Scottish Pacific, a working capital solutions provider, has just released the first Scottish Pacific SME Growth Index which shows a majority of SMEs are forecasting positive growth in the next six months but many have insufficient knowledge of their financing options.
“The research clearly shows that a majority of SMEs are in growth mode, and have plans to introduce new products and services,” said Peter Langham, Scottish Pacific CEO.
“But many SMEs seem unaware of the funding options – such as asset-based lending (including debtor finance and trade finance) – that are available beyond the traditional secured overdraft,” he added.
Mr Langham told AccountantsDaily this presents a great opportunity for accountants to step in and help their clients achieve a better financing option.
“The thing the accountants need to be aware of is that there appears to be a propensity to go straight to the four high street banks and say 'Can you do this for me?' and probably accept whatever they give you in terms of the conditions that they may impose,” said Mr Langham.
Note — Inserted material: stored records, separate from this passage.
### src/verilog/dbg_mam_pkg.sv
`default_nettype none

package dbg_mam_pkg;

  ////////////////////
  // Bus geometry

  localparam int DATA_W     = 32;          // One bus word
  localparam int ADDR_W     = 32;          // Byte address
  localparam int STRB_W     = DATA_W / 8;  // Write strobes, always all set
  localparam int BEAT_W     = 13;          // Words per debug request
  localparam int WORD_BYTES = DATA_W / 8;  // Address step between beats

  ////////////////////
  // AXI response codes

  localparam logic [1:0] RESP_OKAY   = 2'b00;
  localparam logic [1:0] RESP_SLVERR = 2'b10;  // Returned by the slave on a bad access

endpackage

`default_nettype wire

### src/verilog/mam_cmd_if.sv
`default_nettype none

// Command and completion link between the request controller and one engine
interface mam_cmd_if
  import dbg_mam_pkg::*;
();

  logic              cmd_valid;  // Controller offers a command
  logic              cmd_ready;  // Engine is idle
  logic [ADDR_W-1:0] cmd_addr;   // Base byte address
  logic [BEAT_W-1:0] cmd_beats;  // Word count, zero runs as one
  logic              done;       // One cycle pulse after the last beat
  logic              err;        // Any non-OKAY response, valid with done

  // Request side
  modport ctrl (
    output cmd_valid,
    output cmd_addr,
    output cmd_beats,
    input  cmd_ready,
    input  done,
    input  err
  );

  // Bus side
  modport engine (
    input  cmd_valid,
    input  cmd_addr,
    input  cmd_beats,
    output cmd_ready,
    output done,
    output err
  );

endinterface

`default_nettype wire

### src/verilog/dbg_mam_top.sv
`default_nettype none

module dbg_mam_top
  import dbg_mam_pkg::*;
(
  input  wire               clk_i,
  input  wire               rst_i,
  // Debug request
  input  wire               req_valid_i,
  output logic              req_ready_o,
  input  wire               req_we_i,
  input  wire  [ADDR_W-1:0] req_addr_i,
  input  wire  [BEAT_W-1:0] req_beats_i,
  // Host write words
  input  wire               wr_valid_i,
  input  wire  [DATA_W-1:0] wr_data_i,
  output logic              wr_ready_o,
  // Host read words
  output logic              rd_valid_o,
  output logic [DATA_W-1:0] rd_data_o,
  input  wire               rd_ready_i,
  // Completion
  output logic              done_o,
  output logic              err_o,
  // AXI4-Lite write side
  output logic [ADDR_W-1:0] axi_awaddr_o,
  output logic              axi_awvalid_o,
  input  wire               axi_awready_i,
  output logic [DATA_W-1:0] axi_wdata_o,
  output logic [STRB_W-1:0] axi_wstrb_o,
  output logic              axi_wvalid_o,
  input  wire               axi_wready_i,
  input  wire  [1:0]        axi_bresp_i,
  input  wire               axi_bvalid_i,
  output logic              axi_bready_o,
  // AXI4-Lite read side
  output logic [ADDR_W-1:0] axi_araddr_o,
  output logic              axi_arvalid_o,
  input  wire               axi_arready_i,
  input  wire  [DATA_W-1:0] axi_rdata_i,
  input  wire  [1:0]        axi_rresp_i,
  input  wire               axi_rvalid_i,
  output logic              axi_rready_o
);

  mam_cmd_if cmd_wr ();  // Controller to write engine
  mam_cmd_if cmd_rd ();  // Controller to read engine

  mam_req_ctrl mam_req_ctrl_inst (
    .clk_i       (clk_i),
    .rst_i       (rst_i),
    .req_valid_i (req_valid_i),
    .req_ready_o (req_ready_o),
    .req_we_i    (req_we_i),
    .req_addr_i  (req_addr_i),
    .req_beats_i (req_beats_i),
    .cmd_wr      (cmd_wr.ctrl),
    .cmd_rd      (cmd_rd.ctrl),
    .done_o      (done_o),
    .err_o       (err_o)
  );

  ////////////////////
  // Engines

  mam_write_engine mam_write_engine_inst (
    .clk_i         (clk_i),
    .rst_i         (rst_i),
    .cmd           (cmd_wr.engine),
    .wr_valid_i    (wr_valid_i),
    .wr_data_i     (wr_data_i),
    .wr_ready_o    (wr_ready_o),
    .axi_awaddr_o  (axi_awaddr_o),
    .axi_awvalid_o (axi_awvalid_o),
    .axi_awready_i (axi_awready_i),
    .axi_wdata_o   (axi_wdata_o),
    .axi_wstrb_o   (axi_wstrb_o),
    .axi_wvalid_o  (axi_wvalid_o),
    .axi_wready_i  (axi_wready_i),
    .axi_bresp_i   (axi_bresp_i),
    .axi_bvalid_i  (axi_bvalid_i),
    .axi_bready_o  (axi_bready_o)
  );

  mam_read_engine mam_read_engine_inst (
    .clk_i         (clk_i),
    .rst_i         (rst_i),
    .cmd           (cmd_rd.engine),
    .axi_araddr_o  (axi_araddr_o),
    .axi_arvalid_o (axi_arvalid_o),
    .axi_arready_i (axi_arready_i),
    .axi_rdata_i   (axi_rdata_i),
    .axi_rresp_i   (axi_rresp_i),
    .axi_rvalid_i  (axi_rvalid_i),
    .axi_rready_o  (axi_rready_o),
    .rd_valid_o    (rd_valid_o),
    .rd_data_o     (rd_data_o),
    .rd_ready_i    (rd_ready_i)
  );

endmodule

`default_nettype wire

### src/verilog/mam_read_engine.sv
`default_nettype none

module mam_read_engine
  import dbg_mam_pkg::*;
(
  input  wire               clk_i,
  input  wire               rst_i,
  mam_cmd_if.engine         cmd,
  output logic [ADDR_W-1:0] axi_araddr_o,
  output logic              axi_arvalid_o,
  input  wire               axi_arready_i,
  input  wire  [DATA_W-1:0] axi_rdata_i,
  input  wire  [1:0]        axi_rresp_i,
  input  wire               axi_rvalid_i,
  output logic              axi_rready_o,
  output logic              rd_valid_o,
  output logic [DATA_W-1:0] rd_data_o,
  input  wire               rd_ready_i
);

  enum logic [1:0] {
    RD_IDLE,  // Waiting for a command
    RD_BUS,   // AR in flight, then the R beat
    RD_HOLD   // Word offered to the host
  } state_q;

  logic [BEAT_W-1:0] left_q;     // Words still to read after this one
  logic              err_q;      // Sticky over the whole request
  logic              done_q;
  logic              cmd_take;
  logic              r_take;     // R beat captured
  logic              host_take;  // Host took the held word
  logic              bad_resp;

  assign cmd_take  = cmd.cmd_valid & cmd.cmd_ready;
  assign r_take    = (state_q == RD_BUS) & axi_rvalid_i;
  assign host_take = rd_valid_o & rd_ready_i;
  assign bad_resp  = (axi_rresp_i != RESP_OKAY);

  assign cmd.cmd_ready = (state_q == RD_IDLE);
  assign cmd.done      = done_q;
  assign cmd.err       = err_q;

  assign axi_rready_o = 1'b1;                 // Only one read is ever outstanding
  assign rd_valid_o   = (state_q == RD_HOLD);  // Rises the cycle after rvalid

  ////////////////////
  // Beat sequencing

  always_ff @(posedge clk_i) begin
    if (rst_i) begin
      state_q       <= RD_IDLE;
      axi_arvalid_o <= 1'b0;
      done_q        <= 1'b0;
      err_q         <= 1'b0;
    end else begin
      done_q <= 1'b0;
      case (state_q)
        RD_IDLE: begin
          if (cmd_take) begin
            state_q       <= RD_BUS;
            axi_arvalid_o <= 1'b1;
            err_q         <= 1'b0;
          end
        end
        RD_BUS: begin
          if (axi_arready_i) begin
            axi_arvalid_o <= 1'b0;
          end
          if (axi_rvalid_i) begin
            state_q <= RD_HOLD;
            err_q   <= err_q | bad_resp;
          end
        end
        RD_HOLD: begin
          // Host back-pressure stalls the bus here
          if (rd_ready_i) begin
            state_q       <= (left_q == '0) ? RD_IDLE : RD_BUS;
            axi_arvalid_o <= (left_q != '0);  // Next read after the word is taken
            done_q        <= (left_q == '0);
          end
        end
        default: state_q <= RD_IDLE;
      endcase
    end
  end

  ////////////////////
  // Address, count and data

  always_ff @(posedge clk_i) begin
    if (cmd_take) begin
      axi_araddr_o <= cmd.cmd_addr;
      left_q       <= (cmd.cmd_beats == '0) ? '0 : cmd.cmd_beats - 1'b1;
    end else if (host_take && left_q != '0) begin
      axi_araddr_o <= axi_araddr_o + ADDR_W'(WORD_BYTES);
      left_q       <= left_q - 1'b1;
    end
    if (r_take) begin
      rd_data_o <= axi_rdata_i;  // Stable for the whole hold
    end
  end

endmodule

`default_nettype wire

### src/verilog/mam_req_ctrl.sv
`default_nettype none

module mam_req_ctrl
  import dbg_mam_pkg::*;
(
  input  wire               clk_i,
  input  wire               rst_i,
  input  wire               req_valid_i,
  output logic              req_ready_o,
  input  wire               req_we_i,
  input  wire  [ADDR_W-1:0] req_addr_i,
  input  wire  [BEAT_W-1:0] req_beats_i,
  mam_cmd_if.ctrl           cmd_wr,
  mam_cmd_if.ctrl           cmd_rd,
  output logic              done_o,
  output logic              err_o
);

  enum logic [1:0] {
    ST_IDLE,   // Open for a host request
    ST_ISSUE,  // Command offered to one engine
    ST_BUSY    // Engine running, wait for its done
  } state_q;

  logic              we_q;      // 1 routes to the write engine
  logic [ADDR_W-1:0] addr_q;
  logic [BEAT_W-1:0] beats_q;
  logic              issue;
  logic              cmd_fire;  // Chosen engine took the command
  logic              eng_done;
  logic              eng_err;

  assign req_ready_o = (state_q == ST_IDLE);
  assign issue       = (state_q == ST_ISSUE);

  ////////////////////
  // Command routing

  assign cmd_wr.cmd_valid = issue & we_q;
  assign cmd_rd.cmd_valid = issue & ~we_q;
  assign cmd_wr.cmd_addr  = addr_q;   // Both engines see the same payload
  assign cmd_rd.cmd_addr  = addr_q;
  assign cmd_wr.cmd_beats = beats_q;
  assign cmd_rd.cmd_beats = beats_q;

  assign cmd_fire = we_q ? (cmd_wr.cmd_valid & cmd_wr.cmd_ready)
                         : (cmd_rd.cmd_valid & cmd_rd.cmd_ready);

  // Only one engine runs at a time, so the two results can be merged
  assign eng_done = cmd_wr.done | cmd_rd.done;
  assign eng_err  = (cmd_wr.done & cmd_wr.err) | (cmd_rd.done & cmd_rd.err);

  ////////////////////
  // FSM and status

  always_ff @(posedge clk_i) begin
    if (rst_i) begin
      state_q <= ST_IDLE;
      done_o  <= 1'b0;
      err_o   <= 1'b0;
    end else begin
      done_o <= 1'b0;  // Status is a single pulse
      err_o  <= 1'b0;
      case (state_q)
        ST_IDLE: begin
          if (req_valid_i) begin
            state_q <= ST_ISSUE;
          end
        end
        ST_ISSUE: begin
          if (cmd_fire) begin
            state_q <= ST_BUSY;
          end
        end
        ST_BUSY: begin
          if (eng_done) begin
            state_q <= ST_IDLE;  // Back to idle while done_o is high
            done_o  <= 1'b1;
            err_o   <= eng_err;
          end
        end
        default: state_q <= ST_IDLE;
      endcase
    end
  end

  // Request capture
  always_ff @(posedge clk_i) begin
    if (req_valid_i && req_ready_o) begin
      we_q    <= req_we_i;
      addr_q  <= req_addr_i;
      beats_q <= req_beats_i;
    end
  end

endmodule

`default_nettype wire

### src/verilog/mam_write_engine.sv
`default_nettype none

module mam_write_engine
  import dbg_mam_pkg::*;
(
  input  wire               clk_i,
  input  wire               rst_i,
  mam_cmd_if.engine         cmd,
  input  wire               wr_valid_i,
  input  wire  [DATA_W-1:0] wr_data_i,
  output logic              wr_ready_o,
  output logic [ADDR_W-1:0] axi_awaddr_o,
  output logic              axi_awvalid_o,
  input  wire               axi_awready_i,
  output logic [DATA_W-1:0] axi_wdata_o,
  output logic [STRB_W-1:0] axi_wstrb_o,
  output logic              axi_wvalid_o,
  input  wire               axi_wready_i,
  input  wire  [1:0]        axi_bresp_i,
  input  wire               axi_bvalid_i,
  output logic              axi_bready_o
);

  enum logic [1:0] {
    WR_IDLE,  // Waiting for a command
    WR_DATA,  // Waiting for a host word
    WR_BEAT   // AW and W in flight, then the B response
  } state_q;

  logic [BEAT_W-1:0] left_q;    // Beats still to go after the current one
  logic              err_q;     // Sticky over the whole request
  logic              done_q;
  logic              cmd_take;
  logic              word_take;
  logic              beat_end;
  logic              bad_resp;

  assign cmd_take  = cmd.cmd_valid & cmd.cmd_ready;
  assign word_take = wr_valid_i & wr_ready_o;
  assign beat_end  = (state_q == WR_BEAT) & axi_bvalid_i;
  assign bad_resp  = (axi_bresp_i != RESP_OKAY);

  assign cmd.cmd_ready = (state_q == WR_IDLE);
  assign cmd.done      = done_q;
  assign cmd.err       = err_q;

  assign wr_ready_o   = (state_q == WR_DATA);
  assign axi_wstrb_o  = '1;    // Full word writes only
  assign axi_bready_o = 1'b1;  // B channel never stalls

  ////////////////////
  // Beat sequencing

  always_ff @(posedge clk_i) begin
    if (rst_i) begin
      state_q       <= WR_IDLE;
      axi_awvalid_o <= 1'b0;
      axi_wvalid_o  <= 1'b0;
      done_q        <= 1'b0;
      err_q         <= 1'b0;
    end else begin
      done_q <= 1'b0;
      case (state_q)
        WR_IDLE: begin
          if (cmd_take) begin
            state_q <= WR_DATA;
            err_q   <= 1'b0;  // Fresh request
          end
        end
        WR_DATA: begin
          if (word_take) begin
            state_q       <= WR_BEAT;
            axi_awvalid_o <= 1'b1;  // Both channels rise together
            axi_wvalid_o  <= 1'b1;
          end
        end
        WR_BEAT: begin
          // Each channel drops on its own after its handshake
          if (axi_awready_i) begin
            axi_awvalid_o <= 1'b0;
          end
          if (axi_wready_i) begin
            axi_wvalid_o <= 1'b0;
          end
          if (axi_bvalid_i) begin
            err_q   <= err_q | bad_resp;
            state_q <= (left_q == '0) ? WR_IDLE : WR_DATA;
            done_q  <= (left_q == '0);
          end
        end
        default: state_q <= WR_IDLE;
      endcase
    end
  end

  ////////////////////
  // Address, count and data

  always_ff @(posedge clk_i) begin
    if (cmd_take) begin
      axi_awaddr_o <= cmd.cmd_addr;
      left_q       <= (cmd.cmd_beats == '0) ? '0 : cmd.cmd_beats - 1'b1;  // Zero runs as one
    end else if (beat_end && left_q != '0) begin
      axi_awaddr_o <= axi_awaddr_o + ADDR_W'(WORD_BYTES);
      left_q       <= left_q - 1'b1;
    end
    if (word_take) begin
      axi_wdata_o <= wr_data_i;  // Held until the next host word
    end
  end

endmodule

`default_nettype wire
“Maybe sometimes the accountants should get on the front foot and say 'We shouldn’t have to live with these covenants, what alternatives are there out there that give this business the ability to grow? To pay dividends? To make acquisitions?' As opposed to being hamstrung by some covenants that the banks have as standards, not necessarily fitting each business.”
Mr Langham said the finance provider is already getting more inquires and referrals from accountants but expects to see this service line grow in the future.
With so many SMEs reporting they are in growth phase, obtaining capital under appropriate terms will be vital to seeing these expectations fulfilled. Without the appropriate advice, many strong businesses will struggle to find the right finance for them, according to Mr Langham.
“It’s a good business, they’re in growth phase, but it doesn’t fit the bank because of covenants such as those and then the deal is coming to us after the banks rejected [them].”
“They’re coming to us after they have been rejected by the bank and the bank's rejection isn’t necessary, isn’t poor business but it could be the interest ratio covenant isn’t high enough or the debt to equity ratio isn’t high enough.”
“I think there is a role for accountants and advisers to be more proactive in that area,” said Mr Langham.